Friday, November 19th, 2021

Jeanne Krieg shares a laugh with Rachel Ede, Chair of the CTA Small Operations Committee, while receiving the award on Nov. 3, 2021. Source: Tri Delta Transit

Jeanne Krieg honored by the California Transit Association

By Leeann Loroño, Manager of Customer Service and Marketing, Tri Delta Transit

ANTIOCH, CA, Tri Delta Transit’s CEO, Jeanne Krieg, was honored to receive California Transit Association’s (CTA) distinguished award Small Operators Committee Transit Professional of the Year 2021. She was honored on Nov. 3 during an awards breakfast at the CTA’s 56th Annual Fall Conference & Expo in Sacramento.

The CTA has 52 Small Operator members throughout the state which each operate fewer than 100 buses. The organization gives the award to an outstanding individual who has provided strong leadership and vision to a California transit agency or made a notable contribution that benefits public transit in general.

Krieg has done both of those. She has served as CEO of the agency for 26 of its 44-year history. Krieg has met every challenge the agency has faced, while continuing to grow the organization through innovation that focuses on meeting the transportation needs of Eastern Contra Costa County. Under her leadership, Tri Delta Transit is often first adaptors for programs such as “green business” certifications, Mobility on Demand, real time route applications, mobile ticketing apps, free Wi-Fi, Tri Delta Watch hazard reporting, electric buses, and (soon) hydrogen fueling stations and buses.

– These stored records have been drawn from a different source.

$ cat src/rtl/tfm_pkg.sv
package tfm_pkg;
    typedef logic [7:0] byte_t;

    typedef struct packed {
        logic  bad;
        byte_t lsn;
    } map_entry_t;
endpackage

$ cat src/rtl/tfm_capture.sv
module tfm_capture
    import tfm_pkg::*;
#(
    parameter int BUF_BYTES = 256,
    parameter int MAX_ENT   = 128,
    localparam int IDX_W    = $clog2(BUF_BYTES),
    localparam int SLOT_W   = $clog2(MAX_ENT),
    localparam int CNT_W    = $clog2(MAX_ENT + 1)
) (
    input  logic             clk,
    input  logic             rst_n,
    input  logic             fmt_start,
    input  logic [7:0]       fmt_count,
    input  logic             wr_valid,
    input  byte_t            wr_byte,
    output logic             busy_o,
    output logic             ready_o,
    output logic             done_o,
    output logic [CNT_W-1:0] count_o,
    output map_entry_t       tbl_o [MAX_ENT]
);
    typedef struct {
        logic             busy;
        logic             ready;
        logic             done;
        logic [IDX_W-1:0] idx;
        logic [CNT_W-1:0] count;
        map_entry_t       tbl [MAX_ENT];
    } cap_state_t;

    cap_state_t s_d, s_q;

    always_comb begin
        logic [IDX_W-2:0] pair;
        s_d      = s_q;
        s_d.done = 1'b0;
        pair     = s_q.idx[IDX_W-1:1];
        if (fmt_start) begin
            s_d.busy  = 1'b1;
            s_d.ready = 1'b0;
            s_d.idx   = '0;
            s_d.count = (int'(fmt_count) > MAX_ENT) ? CNT_W'(MAX_ENT) : CNT_W'(fmt_count);
        end else if (s_q.busy && wr_valid) begin
            if (int'(pair) < int'(s_q.count)) begin
                if (s_q.idx[0]) begin
                    s_d.tbl[pair[SLOT_W-1:0]].lsn = wr_byte;
                end else begin
                    s_d.tbl[pair[SLOT_W-1:0]].bad = (wr_byte != 8'h00);
                end
            end
            if (s_q.idx == IDX_W'(BUF_BYTES - 1)) begin
                s_d.busy  = 1'b0;
                s_d.ready = 1'b1;
                s_d.done  = 1'b1;
                s_d.idx   = '0;
            end else begin
                s_d.idx = s_q.idx + 1'b1;
            end
        end
    end

    always_ff @(posedge clk) begin
        if (!rst_n) begin
            s_q.busy  <= 1'b0;
            s_q.ready <= 1'b0;
            s_q.done  <= 1'b0;
            s_q.idx   <= '0;
            s_q.count <= '0;
            for (int i = 0; i < MAX_ENT; i++) begin
                s_q.tbl[i] <= '0;
            end
        end else begin
            s_q <= s_d;
        end
    end

    assign busy_o  = s_q.busy;
    assign ready_o = s_q.ready;
    assign done_o  = s_q.done;
    assign count_o = s_q.count;
    assign tbl_o   = s_q.tbl;

    // the completion pulse only comes with a usable map
    a_r4_done_with_ready: assert property (@(posedge clk) disable iff (!rst_n)
        s_q.done |-> s_q.ready);
    // a capture in progress and a ready map never coexist
    a_r4_busy_excl_ready: assert property (@(posedge clk) disable iff (!rst_n)
        !(s_q.busy && s_q.ready));
    // a start always opens a fresh capture
    a_r2_start_opens: assert property (@(posedge clk) disable iff (!rst_n)
        fmt_start |=> (s_q.busy && !s_q.ready && s_q.idx == '0));
    // the latched count never exceeds the table size
    a_r10_count_bounded: assert property (@(posedge clk) disable iff (!rst_n)
        int'(s_q.count) <= MAX_ENT);
endmodule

“What makes our CEO such a strong leader is not only her passion for the industry and vision for innovation, but also her focus on providing ultimate customer service for our riders,” says Eastern Contra Costa Transit Authority Board of Directors Chair Ken Grey. “In addition, she takes as much care of the staff as she does the riders, with an open-door policy, benefits and morale programs, as well as providing training support and personal touches that result in very low turnover.”

Krieg encourages sharing of resources and information, which she does herself by serving on the CTA Executive Committee, for which she served as Chair from 2002 to 2004, the American Public Transportation Association (APTA) executive committee, and the Transit Cooperative Research Program (TCRP) Oversight and Project Selection Committee, not to mention being active on many sub-committees. Her many contributions to the transit industry over her 30-year career have benefitted many other agencies and the industry as a whole.

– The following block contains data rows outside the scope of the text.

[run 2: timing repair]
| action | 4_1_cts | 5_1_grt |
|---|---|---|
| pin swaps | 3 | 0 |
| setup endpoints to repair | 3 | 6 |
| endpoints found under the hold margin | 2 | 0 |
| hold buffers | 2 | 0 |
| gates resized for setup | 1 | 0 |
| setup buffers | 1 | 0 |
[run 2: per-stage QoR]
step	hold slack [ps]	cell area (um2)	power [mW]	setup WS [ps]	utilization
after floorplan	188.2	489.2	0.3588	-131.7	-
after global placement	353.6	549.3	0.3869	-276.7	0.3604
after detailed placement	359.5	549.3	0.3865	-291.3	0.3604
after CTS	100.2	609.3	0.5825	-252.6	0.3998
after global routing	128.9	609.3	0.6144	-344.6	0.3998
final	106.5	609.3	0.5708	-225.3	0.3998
File: src/rtl/dma_page_pkg.sv
package dma_page_pkg;
    localparam int OFF_W    = 16;
    localparam int PORT_W   = 8;
    localparam int DATA_W   = 8;
    localparam int NREG     = 4;
    localparam int SEL_W    = $clog2(NREG);
    localparam int DACK_W   = 4;
    localparam logic [PORT_W-1:0] BYTE_BASE = 8'h80;
    localparam logic [PORT_W-1:0] WORD_BASE = 8'h88;

    // Select bit B comes from acknowledge 2, select bit A from acknowledge 3.
    function automatic logic [SEL_W-1:0] dack_to_sel(input logic [DACK_W-1:0] dn);
        return {dn[2], dn[3]};
    endfunction
endpackage

File: src/rtl/page_port_decode.sv
module page_port_decode
    import dma_page_pkg::*;
#(
    parameter logic [PORT_W-1:0] BASE = 8'h80,
    parameter int DEPTH = NREG
) (
    input  logic              io_wr,
    input  logic [PORT_W-1:0] io_addr,
    output logic [DEPTH-1:0]  wr_en
);
    genvar k;
    generate
        for (k = 0; k < DEPTH; k++) begin : g_port
            localparam logic [PORT_W-1:0] PORT = BASE + PORT_W'(k);
            assign wr_en[k] = io_wr && (io_addr == PORT);
        end
    endgenerate
endmodule

File: src/rtl/page_reg_bank.sv
module page_reg_bank
    import dma_page_pkg::*;
#(
    parameter int DEPTH = NREG,
    parameter int W     = 8,
    localparam int SW   = $clog2(DEPTH)
) (
    input  logic             clk,
    input  logic             rst_n,
    input  logic [DEPTH-1:0] wr_en,
    input  logic [W-1:0]     wdata,
    input  logic [SW-1:0]    sel,
    output logic [W-1:0]     rd_page
);
    typedef struct packed {
        logic [DEPTH-1:0][W-1:0] page;
    } bank_t;

    bank_t bank_d, bank_q;

    always_comb begin
        bank_d = bank_q;
        for (int i = 0; i < DEPTH; i++) begin
            if (wr_en[i]) bank_d.page[i] = wdata;
        end
    end

    always_ff @(posedge clk or negedge rst_n) begin
        if (!rst_n) bank_q <= '0;
        else        bank_q <= bank_d;
    end

    assign rd_page = bank_q.page[sel];
endmodule

File: src/rtl/page_addr_form.sv
module page_addr_form
    import dma_page_pkg::*;
#(
    parameter bit AT_MODE = 1'b1,
    localparam int PG_W   = AT_MODE ? 8 : 4,
    localparam int ADDR_W = OFF_W + PG_W
) (
    input  logic              byte_grant,
    input  logic              word_grant,
    input  logic [PG_W-1:0]   byte_page,
    input  logic [7:0]        word_page,
    input  logic [OFF_W-1:0]  dma_addr,
    output logic [ADDR_W-1:0] bus_addr,
    output logic              bus_addr_oe
);
    logic [ADDR_W-1:0] byte_addr;
    logic [ADDR_W-1:0] word_addr;
    logic              word_live;

    assign byte_addr = {byte_page, dma_addr};

    generate
        if (AT_MODE) begin : g_word
            logic unused_page_lsb;
            assign unused_page_lsb = word_page[0];
            assign word_addr = {word_page[7:1], dma_addr, 1'b0};
            assign word_live = word_grant;
        end else begin : g_noword
            logic unused_word;
            assign unused_word = ^{word_page, word_grant};
            assign word_addr = '0;
            assign word_live = 1'b0;
        end
    endgenerate

    always_comb begin
        bus_addr    = '0;
        bus_addr_oe = 1'b0;
        if (byte_grant) begin
            bus_addr    = byte_addr;
            bus_addr_oe = 1'b1;
        end else if (word_live) begin
            bus_addr    = word_addr;
            bus_addr_oe = 1'b1;
        end
    end
endmodule
**config.mk**
```make
export PLATFORM = sky130hd
export DESIGN_NAME = redir_regwin
export DESIGN_NICKNAME = d
export VERILOG_FILES = /design/src/rtl/redir_pkg.sv /design/src/rtl/rw_entry.sv /design/src/rtl/rw_readmux.sv /design/src/rtl/redir_regwin.sv
export SDC_FILE = /design/constraint.sdc
export NUM_CORES = 2
export LEC_CHECK = 0
export ABC_AREA = 1
export BUFFER_PORTS_ARGS = -buffer_cell sky130_fd_sc_hd__buf_4
export CAP_MARGIN = 0
export CORE_AREA = 5 5 662 664
export CTS_BUF_LIST = sky130_fd_sc_hd__clkbuf_2 sky130_fd_sc_hd__clkbuf_4 sky130_fd_sc_hd__clkbuf_8
export CTS_CLUSTER_DIAMETER = 30
export CTS_CLUSTER_SIZE = 12
export DETAILED_ROUTE_END_ITERATION = 16
export DIE_AREA = 0 0 667 669
export PLACE_DENSITY = 0.3
export RECOVER_POWER = 25
export SLEW_MARGIN = 20
export SYNTH_ARGS = -nofsm -noshare
export SYNTH_HDL_FRONTEND = slang
export SYNTH_SLANG_ARGS = --single-unit
export TNS_END_PERCENT = 10
```
**constraint.sdc**
```tcl
create_clock -name clk -period 7.2 [get_ports clk]
set_clock_uncertainty 0.05 [all_clocks]
set_input_delay 0.36 -clock clk [delete_from_list [all_inputs] [get_ports clk]]
set_output_delay 0.36 -clock clk [all_outputs]
set_load 0.05 [all_outputs]
```
==> src/rtl/burst_seq_pkg.sv <==
package burst_seq_pkg;

  typedef enum logic [2:0] {
    ST_IDLE,
    ST_LEAD,
    ST_BEAT,
    ST_TAIL,
    ST_ERR
  } seq_state_e;

  localparam int unsigned LEN_CODE_W = 2;
  localparam int unsigned BEAT_IDX_W = 4;   // up to 16 beats

  // length code -> word count
  function automatic logic [BEAT_IDX_W:0] code_words(input logic [LEN_CODE_W-1:0] code);
    logic [BEAT_IDX_W:0] w;
    unique case (code)
      2'd0:    w = 5'd1;
      2'd1:    w = 5'd4;
      2'd2:    w = 5'd8;
      default: w = 5'd16;
    endcase
    return w;
  endfunction

endpackage

==> src/rtl/burst_addr_gen.sv <==
module burst_addr_gen
  import burst_seq_pkg::*;
#(
  parameter int unsigned ADDR_W       = 16,
  parameter int unsigned IDX_W        = BEAT_IDX_W,
  parameter bit          SUPPORT_WRAP = 1'b1
) (
  input  logic [ADDR_W-1:0]     base_i,
  input  logic [IDX_W-1:0]      idx_i,
  input  logic [LEN_CODE_W-1:0] len_i,
  input  logic                  wrap_i,
  output logic [ADDR_W-1:0]     addr_o
);

  logic [ADDR_W-1:0] span_mask;
  logic [ADDR_W-1:0] lin_addr;

  assign span_mask = ADDR_W'(code_words(len_i) - 5'd1);
  assign lin_addr  = base_i + ADDR_W'(idx_i);

  generate
    if (SUPPORT_WRAP) begin : g_wrap
      // upper bits frozen, low bits roll within the aligned block
      assign addr_o = wrap_i ? ((base_i & ~span_mask) | (lin_addr & span_mask)) : lin_addr;
    end else begin : g_lin
      assign addr_o = lin_addr;
    end
  endgenerate

endmodule

==> src/rtl/burst_beat_timer.sv <==
module burst_beat_timer #(
  parameter int unsigned GAP_W = 4
) (
  input  logic             clk_i,
  input  logic             rst_ni,
  input  logic             load_i,
  input  logic             active_i,
  input  logic [GAP_W-1:0] gap_i,
  input  logic             wait_en_i,
  input  logic             wait_i,
  output logic             fire_o
);

  logic [GAP_W-1:0] cnt_q;
  logic             hold;

  assign hold   = wait_en_i & wait_i;
  assign fire_o = active_i & (cnt_q == '0) & ~hold;

  always_ff @(posedge clk_i or negedge rst_ni) begin
    if (!rst_ni) begin
      cnt_q <= '0;
    end else if (load_i || fire_o) begin
      cnt_q <= gap_i;
    end else if (active_i && (cnt_q != '0)) begin
      cnt_q <= cnt_q - GAP_W'(1);
    end
  end

endmodule
--- src/rtl/rsg_pkg.sv ---
package rsg_pkg;
  // default number of consecutive overcurrent samples needed to confirm
  localparam int unsigned RSG_CONFIRM_DEF = 3;
  // default number of open-switch samples before the latch releases
  localparam int unsigned RSG_RELEASE_DEF = 8;
endpackage

--- src/rtl/rsg_confirm.sv ---
module rsg_confirm #(
  parameter int unsigned DEPTH = rsg_pkg::RSG_CONFIRM_DEF
) (
  input  logic clk,
  input  logic por_n,
  input  logic arm,
  input  logic oc_flag,
  output logic confirmed
);
  logic             seen_q;
  logic [DEPTH-1:0] chain_q;

  // rising-edge sample of the overcurrent flag, only while armed
  always_ff @(posedge clk or negedge por_n) begin
    if (!por_n) seen_q <= 1'b0;
    else        seen_q <= arm & oc_flag;
  end

  // falling-edge shift chain; an empty sample flushes every stage
  for (genvar gi = 0; gi < DEPTH; gi++) begin : g_stage
    if (gi == 0) begin : g_head
      always_ff @(negedge clk or negedge por_n) begin
        if (!por_n) chain_q[gi] <= 1'b0;
        else        chain_q[gi] <= seen_q;
      end
    end else begin : g_tail
      always_ff @(negedge clk or negedge por_n) begin
        if (!por_n) chain_q[gi] <= 1'b0;
        else        chain_q[gi] <= seen_q & chain_q[gi-1];
      end
    end
  end

  assign confirmed = chain_q[DEPTH-1] & seen_q;
endmodule

--- src/rtl/rsg_release.sv ---
module rsg_release #(
  parameter int unsigned HOLD = rsg_pkg::RSG_RELEASE_DEF
) (
  input  logic clk,
  input  logic por_n,
  input  logic sw_any,
  output logic done
);
  localparam int unsigned CW = (HOLD > 2) ? $clog2(HOLD) : 1;
  localparam logic [CW-1:0] LAST = CW'(HOLD - 1);

  logic [CW-1:0] cnt_q;

  always_ff @(posedge clk or negedge por_n) begin
    if (!por_n)           cnt_q <= '0;
    else if (sw_any)      cnt_q <= '0;
    else if (cnt_q != LAST) cnt_q <= cnt_q + 1'b1;
  end

  // true on the HOLD-th consecutive open sample
  assign done = !sw_any && (cnt_q == LAST);
endmodule

--- src/rtl/relay_short_guard.sv ---
module relay_short_guard #(
  parameter int unsigned CONFIRM_DEPTH  = rsg_pkg::RSG_CONFIRM_DEF,
  parameter int unsigned RELEASE_CYCLES = rsg_pkg::RSG_RELEASE_DEF
) (
  input  logic clk,
  input  logic por_n,
  input  logic relay_req,
  input  logic sw_any,
  input  logic oc_flag,
  input  logic ld_flag,
  output logic drive_out,
  output logic fault_latched
);
  logic arm;
  logic confirmed;
  logic released;
  logic set_now;

  // detection only while the transistor is driven and no load dump
  assign arm = drive_out & ~ld_flag;

  rsg_confirm #(.DEPTH(CONFIRM_DEPTH)) u_confirm (
    .clk       (clk),
    .por_n     (por_n),
    .arm       (arm),
    .oc_flag   (oc_flag),
    .confirmed (confirmed)
  );

  rsg_release #(.HOLD(RELEASE_CYCLES)) u_release (
    .clk    (clk),
    .por_n  (por_n),
    .sw_any (sw_any),
    .done   (released)
  );

  assign set_now = confirmed & ~ld_flag;

  // sticky latch: setting wins over release
  always_ff @(posedge clk or negedge por_n) begin
    if (!por_n)        fault_latched <= 1'b0;
    else if (set_now)  fault_latched <= 1'b1;
    else if (released) fault_latched <= 1'b0;
  end

  // load dump forces conduction; a fault cuts the drive on the confirming edge
  always_ff @(posedge clk or negedge por_n) begin
    if (!por_n) drive_out <= 1'b0;
    else        drive_out <= ld_flag | (relay_req & ~fault_latched & ~set_now);
  end
endmodule

--- config.mk ---
export PLATFORM = sky130hd
export DESIGN_NAME = relay_short_guard
export DESIGN_NICKNAME = d
export VERILOG_FILES = /design/src/rtl/rsg_pkg.sv /design/src/rtl/rsg_confirm.sv /design/src/rtl/rsg_release.sv /design/src/rtl/relay_short_guard.sv
export SDC_FILE = /design/constraint.sdc
export NUM_CORES = 1
export LEC_CHECK = 0
export ABC_CLOCK_PERIOD_IN_PS = 1470
export CORE_AREA = 2 2 39 41
export DETAILED_ROUTE_END_ITERATION = 7
export DIE_AREA = 0 0 41 43
export GPL_TIMING_DRIVEN = 0
export PLACE_DENSITY = 0.49
export REMOVE_ABC_BUFFERS = 1
export SKIP_CTS_REPAIR_TIMING = 1
export SYNTH_ARGS = -nofsm -noshare
export SYNTH_HDL_FRONTEND = slang
export SYNTH_HIERARCHICAL = 1
export SYNTH_SLANG_ARGS = --single-unit
export TNS_END_PERCENT = 10
--- constraint.sdc ---
create_clock -name clk -period 1.47 [get_ports clk]
set_clock_uncertainty 0.15 [all_clocks]
set_input_delay 0.147 -clock clk [delete_from_list [all_inputs] [get_ports clk]]
set_output_delay 0.147 -clock clk [all_outputs]
set_load 0.02 [all_outputs]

“I was surprised and honored to receive this award,” Krieg said. “The award really belongs to the board of directors and staff for making Tri Delta Transit such a great organization.”

The Eastern Contra Costa Transit Authority, doing business as Tri Delta Transit, is a joint powers agency of the governments of Pittsburg, Antioch, Oakley, Brentwood, and Contra Costa County that provides over 2,500,000 trips each year to a population of over 315,000 residents in the 225 square miles of Eastern Contra Costa County. They currently operate 15 local bus routes Monday through Friday, four local bus routes on weekends, on-demand ride share service Tri MyRide, and door-to-door bus service for senior citizens and people with disabilities.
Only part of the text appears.